Here she dwelled in Tanneguy’s town. With her were steward and chamberlain and tirewomen from the ruined castle, and she had the two children Alard and Yolande. Tanneguy, all the world knew, was her knight, and with poesy and tourney did her honour. He visited her in her garden and hall, and often was she in his castle.
Tanneguy hod a stone room with groined roof upheld by pillars. Outside its windows, cut in the thick, thick wall, quivered ivy and myrtle, sang the birds, hummed the bees, fell the gold light or the pleasant rain. By this room was a smaller room, and in this was built a furnace, and here tables held alembics and crucibles with a many other curiously shaped vessels, large and small, of glass or metal. Vials were there, and chests great and small, balances, and instruments with which to measure, manage, and design, earths and ores in heaps, and water falling from a stone lion’s head into a basin curved around by a stone gryphon. He had two men in brown who fed coals to his furnace, and for a helper an old, skilled man in green, a notable alchemist, but a lesser alchemist than Tanneguy himself. All this room held in a red-brown glow. With a magic hand and eye, it fascinated the children of Beatrix, often let to come and look from the great room or the deep, green garden. In the greater room of the stone pillars were Tanneguy’s books. His time considered, he had many.
He did not love books nor study more than did Beatrix whom he called his lady and who was now his guest. Together they loved knowledge, enquiry into the source and background and flow of things.

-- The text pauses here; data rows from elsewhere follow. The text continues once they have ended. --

--- src/clock_pkg.sv ---
`default_nettype none

package clock_pkg;

    ////////////////////////////////////////////////////////////
    // field types
    ////////////////////////////////////////////////////////////

    typedef logic [13:0] year_t;    // 1 .. 9999
    typedef logic [3:0]  month_t;   // 1 .. 12
    typedef logic [4:0]  day_t;     // 1 .. 31
    typedef logic [4:0]  hour_t;    // 0 .. 23
    typedef logic [5:0]  minsec_t;  // 0 .. 59
    typedef logic [3:0]  digit_t;   // one bcd display digit
    typedef logic [2:0]  cursor_t;  // edit field index

    // sw[2:0] codes, anything else reads as idle
    typedef enum logic [2:0] {
        mode_idle      = 3'b000,
        mode_date_set  = 3'b001,
        mode_time_show = 3'b010,
        mode_time_set  = 3'b011,
        mode_date_show = 3'b110
    } mode_t;

    ////////////////////////////////////////////////////////////
    // calendar helper
    ////////////////////////////////////////////////////////////

    function automatic day_t days_in_month(year_t y, month_t m);
        logic leap;
        leap = ((y % 14'd4 == 14'd0) && (y % 14'd100 != 14'd0)) || (y % 14'd400 == 14'd0);
        case (m)
            4'd2:                    return leap ? 5'd29 : 5'd28;
            4'd4, 4'd6, 4'd9, 4'd11: return 5'd30;
            default:                 return 5'd31;
        endcase
    endfunction

endpackage

`default_nettype wire

--- src/calendar_clock_top.sv ---
`default_nettype none

module calendar_clock_top #(
    parameter int debounce_cycles = 25000
) (
    input  logic               clk_in,
    input  logic               rst,
    input  logic [2:0]         sw,
    input  logic [1:0]         key,        // active low
    input  logic               tick_1hz,
    output clock_pkg::digit_t  digit1,
    output clock_pkg::digit_t  digit2,
    output clock_pkg::digit_t  digit3,
    output clock_pkg::digit_t  digit4,
    output clock_pkg::digit_t  digit5,
    output clock_pkg::digit_t  digit6,
    output clock_pkg::digit_t  digit7,
    output clock_pkg::digit_t  digit8
);

    import clock_pkg::*;

    logic    move_press;
    logic    inc_press;
    logic    time_run;
    logic    date_run;
    mode_t   mode;
    year_t   year_set, year;
    month_t  mon_set, mon;
    day_t    day_set, day;
    hour_t   hour_set, hour;
    minsec_t min_set, min;
    minsec_t sec_set, sec;

    ////////////////////////////////////////////////////////////
    // keys
    ////////////////////////////////////////////////////////////

    key_debounce #(.debounce_cycles(debounce_cycles)) move_deb (
        .clk_in(clk_in), .rst(rst), .key_n(key[0]), .press(move_press)
    );

    key_debounce #(.debounce_cycles(debounce_cycles)) inc_deb (
        .clk_in(clk_in), .rst(rst), .key_n(key[1]), .press(inc_press)
    );

    ////////////////////////////////////////////////////////////
    // edit, count, display
    ////////////////////////////////////////////////////////////

    setting_editor editor (
        .clk_in(clk_in), .rst(rst), .sw(sw),
        .move_press(move_press), .inc_press(inc_press), .mode(mode),
        .year_set(year_set), .mon_set(mon_set), .day_set(day_set),
        .hour_set(hour_set), .min_set(min_set), .sec_set(sec_set),
        .time_run(time_run), .date_run(date_run)
    );

    timekeeper keeper (
        .clk_in(clk_in), .rst(rst), .tick_1hz(tick_1hz),
        .time_run(time_run), .date_run(date_run),
        .year_set(year_set), .mon_set(mon_set), .day_set(day_set),
        .hour_set(hour_set), .min_set(min_set), .sec_set(sec_set),
        .year(year), .mon(mon), .day(day), .hour(hour), .min(min), .sec(sec)
    );

    digit_formatter formatter (
        .clk_in(clk_in), .rst(rst), .mode(mode),
        .year_set(year_set), .mon_set(mon_set), .day_set(day_set),
        .hour_set(hour_set), .min_set(min_set), .sec_set(sec_set),
        .year(year), .mon(mon), .day(day), .hour(hour), .min(min), .sec(sec),
        .digit1(digit1), .digit2(digit2), .digit3(digit3), .digit4(digit4),
        .digit5(digit5), .digit6(digit6), .digit7(digit7), .digit8(digit8)
    );

endmodule

`default_nettype wire

--- src/digit_formatter.sv ---
`default_nettype none

module digit_formatter (
    input  logic                clk_in,
    input  logic                rst,
    input  clock_pkg::mode_t    mode,
    input  clock_pkg::year_t    year_set,
    input  clock_pkg::month_t   mon_set,
    input  clock_pkg::day_t     day_set,
    input  clock_pkg::hour_t    hour_set,
    input  clock_pkg::minsec_t  min_set,
    input  clock_pkg::minsec_t  sec_set,
    input  clock_pkg::year_t    year,
    input  clock_pkg::month_t   mon,
    input  clock_pkg::day_t     day,
    input  clock_pkg::hour_t    hour,
    input  clock_pkg::minsec_t  min,
    input  clock_pkg::minsec_t  sec,
    output clock_pkg::digit_t   digit1,
    output clock_pkg::digit_t   digit2,
    output clock_pkg::digit_t   digit3,
    output clock_pkg::digit_t   digit4,
    output clock_pkg::digit_t   digit5,
    output clock_pkg::digit_t   digit6,
    output clock_pkg::digit_t   digit7,
    output clock_pkg::digit_t   digit8
);

    import clock_pkg::*;

    logic    show_date;
    logic    use_set;   // edit modes show the set registers
    year_t   sel_year;
    month_t  sel_mon;
    day_t    sel_day;
    hour_t   sel_hour;
    minsec_t sel_min;
    minsec_t sel_sec;
    digit_t  nxt [1:8];

    // decimal digit of v at the given power of ten
    function automatic digit_t dec_digit(year_t v, year_t weight);
        return digit_t'((v / weight) % 14'd10);
    endfunction

    always_comb begin
        show_date = (mode == mode_date_set) || (mode == mode_date_show);
        use_set   = (mode == mode_date_set) || (mode == mode_time_set);
        sel_year  = use_set ? year_set : year;
        sel_mon   = use_set ? mon_set  : mon;
        sel_day   = use_set ? day_set  : day;
        sel_hour  = use_set ? hour_set : hour;
        sel_min   = use_set ? min_set  : min;
        sel_sec   = use_set ? sec_set  : sec;
        if (show_date) begin
            nxt[1] = dec_digit(sel_year, 14'd1000);
            nxt[2] = dec_digit(sel_year, 14'd100);
            nxt[3] = dec_digit(sel_year, 14'd10);
            nxt[4] = dec_digit(sel_year, 14'd1);
            nxt[5] = dec_digit(14'(sel_mon), 14'd10);
            nxt[6] = dec_digit(14'(sel_mon), 14'd1);
            nxt[7] = dec_digit(14'(sel_day), 14'd10);
            nxt[8] = dec_digit(14'(sel_day), 14'd1);
        end else begin
            nxt[1] = dec_digit(14'(sel_hour), 14'd10);
            nxt[2] = dec_digit(14'(sel_hour), 14'd1);
            nxt[3] = dec_digit(14'(sel_min), 14'd10);
            nxt[4] = dec_digit(14'(sel_min), 14'd1);
            nxt[5] = dec_digit(14'(sel_sec), 14'd10);
            nxt[6] = dec_digit(14'(sel_sec), 14'd1);
            nxt[7] = 4'd0;     // unused in time modes
            nxt[8] = 4'd0;
        end
    end

    always_ff @(posedge clk_in or negedge rst) begin
        if (!rst) begin
            digit1 <= '0;
            digit2 <= '0;
            digit3 <= '0;
            digit4 <= '0;
            digit5 <= '0;
            digit6 <= '0;
            digit7 <= '0;
            digit8 <= '0;
        end else if (mode != mode_idle) begin   // idle freezes the display
            digit1 <= nxt[1];
            digit2 <= nxt[2];
            digit3 <= nxt[3];
            digit4 <= nxt[4];
            digit5 <= nxt[5];
            digit6 <= nxt[6];
            digit7 <= nxt[7];
            digit8 <= nxt[8];
        end
    end

endmodule

`default_nettype wire

--- src/key_debounce.sv ---
`default_nettype none

module key_debounce #(
    parameter int debounce_cycles = 25000
) (
    input  logic clk_in,
    input  logic rst,
    input  logic key_n,
    output logic press
);

    localparam int cnt_w = (debounce_cycles > 1) ? $clog2(debounce_cycles) : 1;
    localparam logic [cnt_w-1:0] cnt_last = cnt_w'(debounce_cycles - 1);

    logic [cnt_w-1:0] cnt;    // low time of the key
    logic             full;   // press already reported
    logic             hit;

    assign hit = (cnt == cnt_last);

    // saturates at cnt_last while the key stays down
    always_ff @(posedge clk_in or negedge rst) begin
        if (!rst) begin
            cnt <= '0;
        end else if (key_n) begin
            cnt <= '0;            // released, start over
        end else if (!hit) begin
            cnt <= cnt + 1'b1;
        end
    end

    always_ff @(posedge clk_in or negedge rst) begin
        if (!rst) begin
            full <= 1'b0;
        end else if (key_n) begin
            full <= 1'b0;
        end else if (hit) begin
            full <= 1'b1;         // held until release
        end
    end

    always_ff @(posedge clk_in or negedge rst) begin
        if (!rst) begin
            press <= 1'b0;
        end else begin
            press <= hit && !full && !key_n;
        end
    end

    press_single_cycle: assert property (@(posedge clk_in) disable iff (!rst)
        press |=> !press);

endmodule

`default_nettype wire

--- src/setting_editor.sv ---
`default_nettype none

module setting_editor (
    input  logic                                 clk_in,
    input  logic                                 rst,
    input  logic [$bits(clock_pkg::mode_t)-1:0]  sw,
    input  logic                                 move_press,
    input  logic                                 inc_press,
    output clock_pkg::mode_t                     mode,
    output clock_pkg::year_t                     year_set,
    output clock_pkg::month_t                    mon_set,
    output clock_pkg::day_t                      day_set,
    output clock_pkg::hour_t                     hour_set,
    output clock_pkg::minsec_t                   min_set,
    output clock_pkg::minsec_t                   sec_set,
    output logic                                 time_run,
    output logic                                 date_run
);

    import clock_pkg::*;

    mode_t   mode_next;
    cursor_t cursor;
    cursor_t cursor_step;       // cursor after a move, before clamping
    cursor_t cursor_last;
    digit_t  y_thou, y_hund, y_tens, y_unit;
    year_t   year_sum;
    day_t    day_last;
    logic    move_only;
    logic    inc_only;
    logic    editing;

    function automatic digit_t next_digit(digit_t d);
        return (d == 4'd9) ? 4'd0 : d + 4'd1;
    endfunction

    ////////////////////////////////////////////////////////////
    // mode and cursor
    ////////////////////////////////////////////////////////////

    always_comb begin
        case (sw)
            mode_date_set, mode_time_set, mode_time_show, mode_date_show:
                mode_next = mode_t'(sw);
            default:
                mode_next = mode_idle;  // 111, 101, 100 fall back here
        endcase
    end

    assign move_only = move_press && !inc_press;   // both at once is dropped
    assign inc_only  = inc_press && !move_press;
    assign editing   = (mode == mode_date_set) || (mode == mode_time_set);

    always_comb begin
        cursor_last = (mode == mode_date_set) ? 3'd5 : 3'd2;
        cursor_step = cursor;
        if (move_only && editing) begin
            cursor_step = (cursor >= cursor_last) ? 3'd0 : cursor + 3'd1;
        end
    end

    always_ff @(posedge clk_in or negedge rst) begin
        if (!rst) begin
            mode   <= mode_idle;
            cursor <= '0;
        end else begin
            mode   <= mode_next;
            // time set has only three fields
            cursor <= ((mode_next == mode_time_set) && (cursor_step > 3'd2)) ? 3'd0
                                                                            : cursor_step;
        end
    end

    ////////////////////////////////////////////////////////////
    // set date
    ////////////////////////////////////////////////////////////

    assign year_sum = 14'd1000 * y_thou + 14'd100 * y_hund + 14'd10 * y_tens + 14'(y_unit);
    assign year_set = (year_sum == '0) ? 14'd1 : year_sum;   // 0000 reads as 0001
    assign day_last = days_in_month(year_set, mon_set);

    always_ff @(posedge clk_in or negedge rst) begin
        if (!rst) begin
            y_thou  <= 4'd0;
            y_hund  <= 4'd0;
            y_tens  <= 4'd0;
            y_unit  <= 4'd1;
            mon_set <= 4'd1;
            day_set <= 5'd1;
        end else if (inc_only && (mode == mode_date_set)) begin
            case (cursor)
                3'd0: y_thou <= next_digit(y_thou);
                3'd1: y_hund <= next_digit(y_hund);
                3'd2: y_tens <= next_digit(y_tens);
                3'd3: y_unit <= next_digit(y_unit);
                3'd4: mon_set <= (mon_set == 4'd12) ? 4'd1 : mon_set + 4'd1;
                3'd5: day_set <= (day_set >= day_last) ? 5'd1 : day_set + 5'd1;
                default: ;
            endcase
        end
    end

    ////////////////////////////////////////////////////////////
    // set time
    ////////////////////////////////////////////////////////////

    always_ff @(posedge clk_in or negedge rst) begin
        if (!rst) begin
            hour_set <= '0;
            min_set  <= '0;
            sec_set  <= '0;
        end else if (inc_only && (mode == mode_time_set)) begin
            case (cursor)
                3'd0: hour_set <= (hour_set == 5'd23) ? 5'd0 : hour_set + 5'd1;
                3'd1: min_set  <= (min_set == 6'd59) ? 6'd0 : min_set + 6'd1;
                3'd2: sec_set  <= (sec_set == 6'd59) ? 6'd0 : sec_set + 6'd1;
                default: ;
            endcase
        end
    end

    // run enables stay on once the show mode was seen
    always_ff @(posedge clk_in or negedge rst) begin
        if (!rst) begin
            time_run <= 1'b0;
            date_run <= 1'b0;
        end else begin
            if (mode == mode_time_show) time_run <= 1'b1;
            if (mode == mode_date_show) date_run <= 1'b1;
        end
    end

    cursor_in_range: assert property (@(posedge clk_in) disable iff (!rst)
        (cursor <= 3'd5) && ((mode != mode_time_set) || (cursor <= 3'd2)));

endmodule

`default_nettype wire

--- src/timekeeper.sv ---
`default_nettype none

module timekeeper (
    input  logic                clk_in,
    input  logic                rst,
    input  logic                tick_1hz,
    input  logic                time_run,
    input  logic                date_run,
    input  clock_pkg::year_t    year_set,
    input  clock_pkg::month_t   mon_set,
    input  clock_pkg::day_t     day_set,
    input  clock_pkg::hour_t    hour_set,
    input  clock_pkg::minsec_t  min_set,
    input  clock_pkg::minsec_t  sec_set,
    output clock_pkg::year_t    year,
    output clock_pkg::month_t   mon,
    output clock_pkg::day_t     day,
    output clock_pkg::hour_t    hour,
    output clock_pkg::minsec_t  min,
    output clock_pkg::minsec_t  sec
);

    import clock_pkg::*;

    logic time_loaded;
    logic date_loaded;
    logic midnight;     // this tick rolls 23:59:59 over
    day_t day_last;

    assign midnight = tick_1hz && time_loaded &&
                      (hour == 5'd23) && (min == 6'd59) && (sec == 6'd59);
    assign day_last = days_in_month(year, mon);

    ////////////////////////////////////////////////////////////
    // time of day
    ////////////////////////////////////////////////////////////

    always_ff @(posedge clk_in or negedge rst) begin
        if (!rst) begin
            time_loaded <= 1'b0;
            hour        <= '0;
            min         <= '0;
            sec         <= '0;
        end else if (tick_1hz) begin
            if (!time_loaded) begin
                if (time_run) begin       // first tick only copies
                    time_loaded <= 1'b1;
                    hour        <= hour_set;
                    min         <= min_set;
                    sec         <= sec_set;
                end
            end else if (sec != 6'd59) begin
                sec <= sec + 6'd1;
            end else begin
                sec <= '0;
                if (min != 6'd59) begin
                    min <= min + 6'd1;
                end else begin
                    min  <= '0;
                    hour <= (hour == 5'd23) ? 5'd0 : hour + 5'd1;
                end
            end
        end
    end

    ////////////////////////////////////////////////////////////
    // calendar
    ////////////////////////////////////////////////////////////

    always_ff @(posedge clk_in or negedge rst) begin
        if (!rst) begin
            date_loaded <= 1'b0;
            year        <= 14'd1;
            mon         <= 4'd1;
            day         <= 5'd1;
        end else if (tick_1hz) begin
            if (!date_loaded) begin
                if (date_run) begin
                    date_loaded <= 1'b1;
                    year        <= year_set;
                    mon         <= mon_set;
                    day         <= day_set;
                end
            end else if (midnight) begin
                if (day >= day_last) begin
                    day <= 5'd1;
                    if (mon == 4'd12) begin
                        mon  <= 4'd1;
                        year <= (year == 14'd9999) ? 14'd1 : year + 14'd1;
                    end else begin
                        mon <= mon + 4'd1;
                    end
                end else begin
                    day <= day + 5'd1;
                end
            end
        end
    end

    fields_legal: assert property (@(posedge clk_in) disable iff (!rst)
        (hour <= 5'd23) && (min <= 6'd59) && (sec <= 6'd59) &&
        (mon >= 4'd1) && (mon <= 4'd12) && (day >= 5'd1) &&
        (year >= 14'd1) && (year <= 14'd9999));

endmodule

`default_nettype wire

He was prince and she was lady. Abide within the four corners of sundry conventions, acknowledge various unfreedoms, and for the rest, so long as jealousy, envy, and hatred did not look their way, they might bend, in this great room, over one book. They did so; they loved, but their age found no occasion to blame their love.
These were their personal relations. They were beginning—after far wandering in lands and times—to find that one was reality, but two illusion. They were most happy in each other’s company. To be alone together in bower or garden, or in this room of knowledge and thought, had an ancient root of sweetness, a fulness of rest and home. But now that old bliss was rising into wider space. They were together even when, to eye or touch, they failed of physical nearness. They began in all things each to feel, to perceive, the other. Far and near, then and now, began to fade, divisions and limitations to grow of less account. Once these had seemed unclimbable walls, unleapable gulfs. Now they began to perceive that the gulfs were filling, the walls crumbling.... It came with a far-away perception that all walls and gulfs were arbitrary, temporary.... In the meantime it was sweet to work together in this old stone room.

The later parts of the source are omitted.